== Material provided

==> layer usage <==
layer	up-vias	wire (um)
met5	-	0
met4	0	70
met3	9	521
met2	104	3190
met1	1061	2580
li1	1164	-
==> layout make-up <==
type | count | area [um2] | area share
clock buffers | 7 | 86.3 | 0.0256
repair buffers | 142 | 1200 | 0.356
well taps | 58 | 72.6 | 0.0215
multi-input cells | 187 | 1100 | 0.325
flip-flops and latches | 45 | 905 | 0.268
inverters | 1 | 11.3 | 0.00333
File: src/rtl/lut_bist_ctrl.sv
// Self-test sequencer for a small combinational LUT: sweeps every input code,
// records the observed truth table and compares it against EXP_MASK.
`timescale 1ns/1ps
module lut_bist_ctrl #(
   parameter int IN_W = 4,
   parameter int SETTLE = 1,
   parameter logic [2**IN_W-1:0] EXP_MASK = 16'h0510
) (
   input  logic              clk,
   input  logic              rst_n,
   input  logic              start_i,
   input  logic              abort_i,
   output logic [IN_W-1:0]   lut_x_o,
   input  logic              lut_y_i,
   output logic              busy_o,
   output logic              done_o,
   output logic              pass_o,
   output logic [2**IN_W-1:0] mask_o,
   output logic [IN_W:0]     err_cnt_o,
   output logic [IN_W-1:0]   first_err_o
);

   localparam int N     = 2**IN_W;
   localparam int CNT_W = (SETTLE > 1) ? $clog2(SETTLE) : 1;
   localparam logic [CNT_W-1:0] CNT_LAST = CNT_W'(SETTLE - 1);
   localparam logic [IN_W-1:0]  X_LAST   = {IN_W{1'b1}};

   localparam logic [1:0] ST_IDLE  = 2'd0;
   localparam logic [1:0] ST_APPLY = 2'd1;
   localparam logic [1:0] ST_DONE  = 2'd2;

   logic [1:0]      state_reg, state_next;
   logic [IN_W-1:0] x_reg, x_next;
   logic [CNT_W-1:0] cnt_reg, cnt_next;
   logic [N-1:0]    mask_reg, mask_next;
   logic [IN_W:0]   err_reg, err_next;
   logic [IN_W-1:0] first_reg, first_next;
   logic            pass_reg, pass_next;

   always_comb begin
      state_next = state_reg;
      x_next     = x_reg;
      cnt_next   = cnt_reg;
      mask_next  = mask_reg;
      err_next   = err_reg;
      first_next = first_reg;
      pass_next  = pass_reg;
      case (state_reg)
         ST_IDLE: begin
            x_next   = '0;
            cnt_next = '0;
            // abort has priority over a simultaneous start
            if (start_i && !abort_i) begin
               state_next = ST_APPLY;
               mask_next  = '0;
               err_next   = '0;
               first_next = '0;
               pass_next  = 1'b0;
            end
         end
         ST_APPLY: begin
            if (abort_i) begin
               state_next = ST_IDLE;
               x_next     = '0;
               cnt_next   = '0;
            end else if (cnt_reg == CNT_LAST) begin
               cnt_next          = '0;
               mask_next[x_reg]  = lut_y_i;
               if (lut_y_i != EXP_MASK[x_reg]) begin
                  err_next = err_reg + 1'b1;
                  if (err_reg == '0)
                     first_next = x_reg;
               end
               if (x_reg == X_LAST)
                  state_next = ST_DONE;
               else
                  x_next = x_reg + 1'b1;
            end else begin
               cnt_next = cnt_reg + 1'b1;
            end
         end
         ST_DONE: begin
            pass_next  = (err_reg == '0);
            state_next = ST_IDLE;
            x_next     = '0;
         end
         default: begin
            state_next = ST_IDLE;
            x_next     = '0;
            cnt_next   = '0;
         end
      endcase
   end

   always_ff @(posedge clk or negedge rst_n) begin
      if (!rst_n) begin
         state_reg <= ST_IDLE;
         x_reg     <= '0;
         cnt_reg   <= '0;
         mask_reg  <= '0;
         err_reg   <= '0;
         first_reg <= '0;
         pass_reg  <= 1'b0;
      end else begin
         state_reg <= state_next;
         x_reg     <= x_next;
         cnt_reg   <= cnt_next;
         mask_reg  <= mask_next;
         err_reg   <= err_next;
         first_reg <= first_next;
         pass_reg  <= pass_next;
      end
   end

   assign lut_x_o     = x_reg;
   assign busy_o      = (state_reg == ST_APPLY);
   assign done_o      = (state_reg == ST_DONE);
   assign pass_o      = pass_reg;
   assign mask_o      = mask_reg;
   assign err_cnt_o   = err_reg;
   assign first_err_o = first_reg;

endmodule
[config.mk]
export PLATFORM = sky130hd
export DESIGN_NAME = multi_cycle_controller
export DESIGN_NICKNAME = d
export VERILOG_FILES = /design/src/rtl/multi_cycle_controller.sv
export SDC_FILE = /design/constraint.sdc
export NUM_CORES = 1
export LEC_CHECK = 0
export CORE_MARGIN = 5
export CORE_UTILIZATION = 46
export CTS_BUF_LIST = sky130_fd_sc_hd__clkbuf_4 sky130_fd_sc_hd__clkbuf_8
export DETAILED_ROUTE_END_ITERATION = 7
export PLACE_DENSITY = 0.82
export SKIP_LAST_GASP = 1
export SYNTH_ARGS = -nofsm -noshare
export SYNTH_HDL_FRONTEND = slang
export SYNTH_SLANG_ARGS = --single-unit
[constraint.sdc]
create_clock -name i_clk -period 2.45 [get_ports i_clk]
set_clock_uncertainty 0.05 [all_clocks]
set_input_delay 0.245 -clock i_clk [delete_from_list [all_inputs] [get_ports i_clk]]
set_output_delay 0.245 -clock i_clk [all_outputs]
set_load 0.03 [all_outputs]
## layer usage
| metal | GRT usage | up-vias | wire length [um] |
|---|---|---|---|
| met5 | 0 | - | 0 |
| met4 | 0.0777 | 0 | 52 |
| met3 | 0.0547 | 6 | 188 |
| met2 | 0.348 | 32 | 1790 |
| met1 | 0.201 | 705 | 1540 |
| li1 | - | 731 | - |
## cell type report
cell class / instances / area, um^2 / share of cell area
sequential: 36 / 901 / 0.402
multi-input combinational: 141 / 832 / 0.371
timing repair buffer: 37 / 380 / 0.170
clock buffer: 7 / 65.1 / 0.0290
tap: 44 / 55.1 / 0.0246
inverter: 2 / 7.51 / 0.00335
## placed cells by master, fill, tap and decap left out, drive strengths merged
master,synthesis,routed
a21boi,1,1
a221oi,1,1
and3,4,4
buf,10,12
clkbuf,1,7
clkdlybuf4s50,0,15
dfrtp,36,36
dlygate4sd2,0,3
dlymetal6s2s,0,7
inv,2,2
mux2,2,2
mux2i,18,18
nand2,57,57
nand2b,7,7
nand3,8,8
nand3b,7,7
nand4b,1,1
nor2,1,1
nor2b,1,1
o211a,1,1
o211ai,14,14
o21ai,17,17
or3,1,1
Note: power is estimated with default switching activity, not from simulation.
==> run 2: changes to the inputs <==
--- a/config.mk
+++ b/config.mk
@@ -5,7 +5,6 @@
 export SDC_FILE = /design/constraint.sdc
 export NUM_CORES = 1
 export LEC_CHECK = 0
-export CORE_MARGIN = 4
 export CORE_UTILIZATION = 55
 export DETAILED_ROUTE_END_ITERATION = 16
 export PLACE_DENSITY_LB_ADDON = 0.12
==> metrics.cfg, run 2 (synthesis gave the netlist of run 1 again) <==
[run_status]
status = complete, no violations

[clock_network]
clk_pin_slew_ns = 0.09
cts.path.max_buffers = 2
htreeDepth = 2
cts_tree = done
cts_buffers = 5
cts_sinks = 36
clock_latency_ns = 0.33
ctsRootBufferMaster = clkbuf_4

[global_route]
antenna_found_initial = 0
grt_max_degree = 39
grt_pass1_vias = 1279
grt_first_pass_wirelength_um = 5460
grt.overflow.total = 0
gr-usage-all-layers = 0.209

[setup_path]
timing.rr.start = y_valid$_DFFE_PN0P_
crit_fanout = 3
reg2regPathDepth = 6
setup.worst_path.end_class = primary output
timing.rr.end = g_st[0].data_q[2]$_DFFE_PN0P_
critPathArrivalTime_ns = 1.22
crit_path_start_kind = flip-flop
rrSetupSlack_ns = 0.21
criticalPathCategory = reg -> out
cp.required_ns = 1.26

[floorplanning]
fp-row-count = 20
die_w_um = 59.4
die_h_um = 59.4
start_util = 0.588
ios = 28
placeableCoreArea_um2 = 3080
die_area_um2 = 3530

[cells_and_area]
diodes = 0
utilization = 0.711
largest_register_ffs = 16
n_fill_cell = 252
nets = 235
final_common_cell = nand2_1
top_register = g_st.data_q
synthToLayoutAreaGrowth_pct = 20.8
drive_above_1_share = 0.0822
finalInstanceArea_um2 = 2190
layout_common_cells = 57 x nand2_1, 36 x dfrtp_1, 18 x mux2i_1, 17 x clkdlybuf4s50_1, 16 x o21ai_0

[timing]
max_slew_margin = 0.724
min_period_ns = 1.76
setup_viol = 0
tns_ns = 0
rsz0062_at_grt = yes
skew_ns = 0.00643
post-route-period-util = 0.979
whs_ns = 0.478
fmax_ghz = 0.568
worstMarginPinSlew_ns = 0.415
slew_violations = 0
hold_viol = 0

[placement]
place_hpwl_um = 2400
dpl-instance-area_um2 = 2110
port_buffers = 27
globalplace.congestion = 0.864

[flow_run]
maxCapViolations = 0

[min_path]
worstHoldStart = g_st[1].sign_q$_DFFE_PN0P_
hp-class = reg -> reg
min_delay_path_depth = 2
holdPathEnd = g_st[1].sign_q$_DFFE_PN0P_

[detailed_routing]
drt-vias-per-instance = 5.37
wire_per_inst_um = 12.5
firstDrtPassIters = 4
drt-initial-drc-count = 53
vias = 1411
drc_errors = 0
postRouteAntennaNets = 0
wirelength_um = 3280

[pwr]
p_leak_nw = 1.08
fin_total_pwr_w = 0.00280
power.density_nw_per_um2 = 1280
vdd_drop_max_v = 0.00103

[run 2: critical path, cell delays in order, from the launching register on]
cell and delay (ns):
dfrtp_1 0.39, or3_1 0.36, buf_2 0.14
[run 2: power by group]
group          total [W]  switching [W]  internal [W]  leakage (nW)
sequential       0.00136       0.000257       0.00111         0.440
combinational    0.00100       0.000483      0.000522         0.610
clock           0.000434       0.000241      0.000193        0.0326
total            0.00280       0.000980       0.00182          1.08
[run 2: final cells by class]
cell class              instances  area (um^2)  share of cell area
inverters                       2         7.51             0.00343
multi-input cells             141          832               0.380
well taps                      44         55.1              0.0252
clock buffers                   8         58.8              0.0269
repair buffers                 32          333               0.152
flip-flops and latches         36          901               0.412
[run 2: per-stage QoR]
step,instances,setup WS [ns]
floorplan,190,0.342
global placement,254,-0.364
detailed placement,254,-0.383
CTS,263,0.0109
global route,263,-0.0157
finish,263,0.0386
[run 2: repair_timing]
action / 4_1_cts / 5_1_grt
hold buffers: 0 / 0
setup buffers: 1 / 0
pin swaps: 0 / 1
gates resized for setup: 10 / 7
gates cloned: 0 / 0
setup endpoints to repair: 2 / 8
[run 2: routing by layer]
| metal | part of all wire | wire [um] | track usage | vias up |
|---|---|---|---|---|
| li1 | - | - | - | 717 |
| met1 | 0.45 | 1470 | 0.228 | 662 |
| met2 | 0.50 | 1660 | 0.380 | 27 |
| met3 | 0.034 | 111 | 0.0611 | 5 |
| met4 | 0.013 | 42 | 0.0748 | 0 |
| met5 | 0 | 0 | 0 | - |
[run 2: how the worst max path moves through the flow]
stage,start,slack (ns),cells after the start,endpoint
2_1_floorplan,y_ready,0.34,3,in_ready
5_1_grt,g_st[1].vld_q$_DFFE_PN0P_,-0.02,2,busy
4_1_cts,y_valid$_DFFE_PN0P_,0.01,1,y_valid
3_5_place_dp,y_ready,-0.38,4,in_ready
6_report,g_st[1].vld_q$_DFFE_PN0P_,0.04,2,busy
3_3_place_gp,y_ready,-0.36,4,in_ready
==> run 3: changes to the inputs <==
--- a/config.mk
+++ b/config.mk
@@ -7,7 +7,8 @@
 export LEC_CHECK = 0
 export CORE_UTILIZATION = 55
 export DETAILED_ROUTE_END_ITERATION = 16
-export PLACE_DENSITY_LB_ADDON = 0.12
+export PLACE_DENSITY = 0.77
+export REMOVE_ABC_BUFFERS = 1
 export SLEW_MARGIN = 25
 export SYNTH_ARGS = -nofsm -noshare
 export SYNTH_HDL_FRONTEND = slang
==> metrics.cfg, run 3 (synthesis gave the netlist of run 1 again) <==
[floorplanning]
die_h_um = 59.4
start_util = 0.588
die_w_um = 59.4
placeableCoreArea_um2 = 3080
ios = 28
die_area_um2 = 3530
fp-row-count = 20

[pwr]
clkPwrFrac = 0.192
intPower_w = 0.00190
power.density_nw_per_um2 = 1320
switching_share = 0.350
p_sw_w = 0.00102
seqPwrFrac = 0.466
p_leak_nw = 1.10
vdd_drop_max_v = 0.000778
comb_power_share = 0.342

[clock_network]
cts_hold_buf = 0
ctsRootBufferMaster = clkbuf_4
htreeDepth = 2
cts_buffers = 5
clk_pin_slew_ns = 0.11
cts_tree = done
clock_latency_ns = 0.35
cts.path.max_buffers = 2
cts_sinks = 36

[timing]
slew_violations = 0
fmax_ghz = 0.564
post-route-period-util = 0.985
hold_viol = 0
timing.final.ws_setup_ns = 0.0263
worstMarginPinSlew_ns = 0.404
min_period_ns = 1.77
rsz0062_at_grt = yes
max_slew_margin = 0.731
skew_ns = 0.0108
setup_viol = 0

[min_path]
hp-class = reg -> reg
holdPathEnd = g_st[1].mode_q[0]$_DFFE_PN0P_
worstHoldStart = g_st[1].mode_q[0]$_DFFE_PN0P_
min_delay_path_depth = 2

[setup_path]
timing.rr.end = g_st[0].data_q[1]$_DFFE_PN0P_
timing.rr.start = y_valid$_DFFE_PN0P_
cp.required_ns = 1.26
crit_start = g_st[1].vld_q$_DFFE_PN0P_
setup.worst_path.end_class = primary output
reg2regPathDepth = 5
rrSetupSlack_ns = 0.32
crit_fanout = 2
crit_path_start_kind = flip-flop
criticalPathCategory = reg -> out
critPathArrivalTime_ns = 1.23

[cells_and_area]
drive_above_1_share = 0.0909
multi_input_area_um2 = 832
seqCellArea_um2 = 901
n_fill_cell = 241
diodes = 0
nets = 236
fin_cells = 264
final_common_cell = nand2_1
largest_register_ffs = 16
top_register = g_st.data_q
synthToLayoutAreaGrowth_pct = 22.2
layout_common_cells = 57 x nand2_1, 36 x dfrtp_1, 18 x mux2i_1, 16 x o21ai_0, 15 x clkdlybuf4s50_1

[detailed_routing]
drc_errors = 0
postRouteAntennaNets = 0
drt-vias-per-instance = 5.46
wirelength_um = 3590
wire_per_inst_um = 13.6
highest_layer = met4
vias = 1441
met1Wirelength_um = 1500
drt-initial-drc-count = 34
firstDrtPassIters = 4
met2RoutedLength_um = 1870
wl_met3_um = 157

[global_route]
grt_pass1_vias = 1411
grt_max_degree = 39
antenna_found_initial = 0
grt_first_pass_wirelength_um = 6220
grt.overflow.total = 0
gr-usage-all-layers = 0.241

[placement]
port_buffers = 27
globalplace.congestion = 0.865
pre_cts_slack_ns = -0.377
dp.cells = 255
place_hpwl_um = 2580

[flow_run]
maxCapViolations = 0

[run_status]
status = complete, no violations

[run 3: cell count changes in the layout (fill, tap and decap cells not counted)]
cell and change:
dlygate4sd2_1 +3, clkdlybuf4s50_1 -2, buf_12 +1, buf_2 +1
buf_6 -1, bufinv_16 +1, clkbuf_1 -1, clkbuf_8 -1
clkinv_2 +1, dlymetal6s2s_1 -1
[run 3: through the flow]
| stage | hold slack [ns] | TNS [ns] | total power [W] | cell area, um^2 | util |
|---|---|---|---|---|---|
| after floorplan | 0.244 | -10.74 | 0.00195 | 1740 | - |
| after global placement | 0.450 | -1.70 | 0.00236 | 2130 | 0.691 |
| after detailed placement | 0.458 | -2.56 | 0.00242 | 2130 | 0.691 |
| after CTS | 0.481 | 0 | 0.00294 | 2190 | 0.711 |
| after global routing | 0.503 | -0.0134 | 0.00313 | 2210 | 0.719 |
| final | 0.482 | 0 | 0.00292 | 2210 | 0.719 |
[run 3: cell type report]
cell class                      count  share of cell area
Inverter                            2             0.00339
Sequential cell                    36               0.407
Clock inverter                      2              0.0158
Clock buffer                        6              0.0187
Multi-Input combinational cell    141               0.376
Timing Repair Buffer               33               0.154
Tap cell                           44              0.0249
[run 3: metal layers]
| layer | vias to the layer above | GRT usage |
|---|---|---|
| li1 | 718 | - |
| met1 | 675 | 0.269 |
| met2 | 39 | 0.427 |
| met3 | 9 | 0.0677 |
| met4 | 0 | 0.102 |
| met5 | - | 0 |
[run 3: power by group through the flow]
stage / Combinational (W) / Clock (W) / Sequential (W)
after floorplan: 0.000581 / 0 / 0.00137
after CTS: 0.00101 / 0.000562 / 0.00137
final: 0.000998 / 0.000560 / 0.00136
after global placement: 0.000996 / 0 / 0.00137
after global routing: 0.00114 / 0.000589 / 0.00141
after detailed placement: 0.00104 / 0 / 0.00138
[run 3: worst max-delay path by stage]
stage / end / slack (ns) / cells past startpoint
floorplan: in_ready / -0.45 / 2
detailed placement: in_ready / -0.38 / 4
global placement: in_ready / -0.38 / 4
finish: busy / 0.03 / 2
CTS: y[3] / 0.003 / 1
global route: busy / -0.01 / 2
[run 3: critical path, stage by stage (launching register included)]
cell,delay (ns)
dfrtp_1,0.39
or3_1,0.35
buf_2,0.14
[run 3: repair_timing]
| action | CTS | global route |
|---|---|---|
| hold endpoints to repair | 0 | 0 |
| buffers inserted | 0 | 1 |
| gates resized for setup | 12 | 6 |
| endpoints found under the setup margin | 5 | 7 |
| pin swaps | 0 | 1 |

====

> _Work item_: Please print the lines from the start of the records up to and including the line with "flip-flops and latches | 45 | 905 | 0.268", copying each one exactly and leaving out the rest.

> _Response area_:
==> layer usage <==
layer	up-vias	wire (um)
met5	-	0
met4	0	70
met3	9	521
met2	104	3190
met1	1061	2580
li1	1164	-
==> layout make-up <==
type | count | area [um2] | area share
clock buffers | 7 | 86.3 | 0.0256
repair buffers | 142 | 1200 | 0.356
well taps | 58 | 72.6 | 0.0215
multi-input cells | 187 | 1100 | 0.325
flip-flops and latches | 45 | 905 | 0.268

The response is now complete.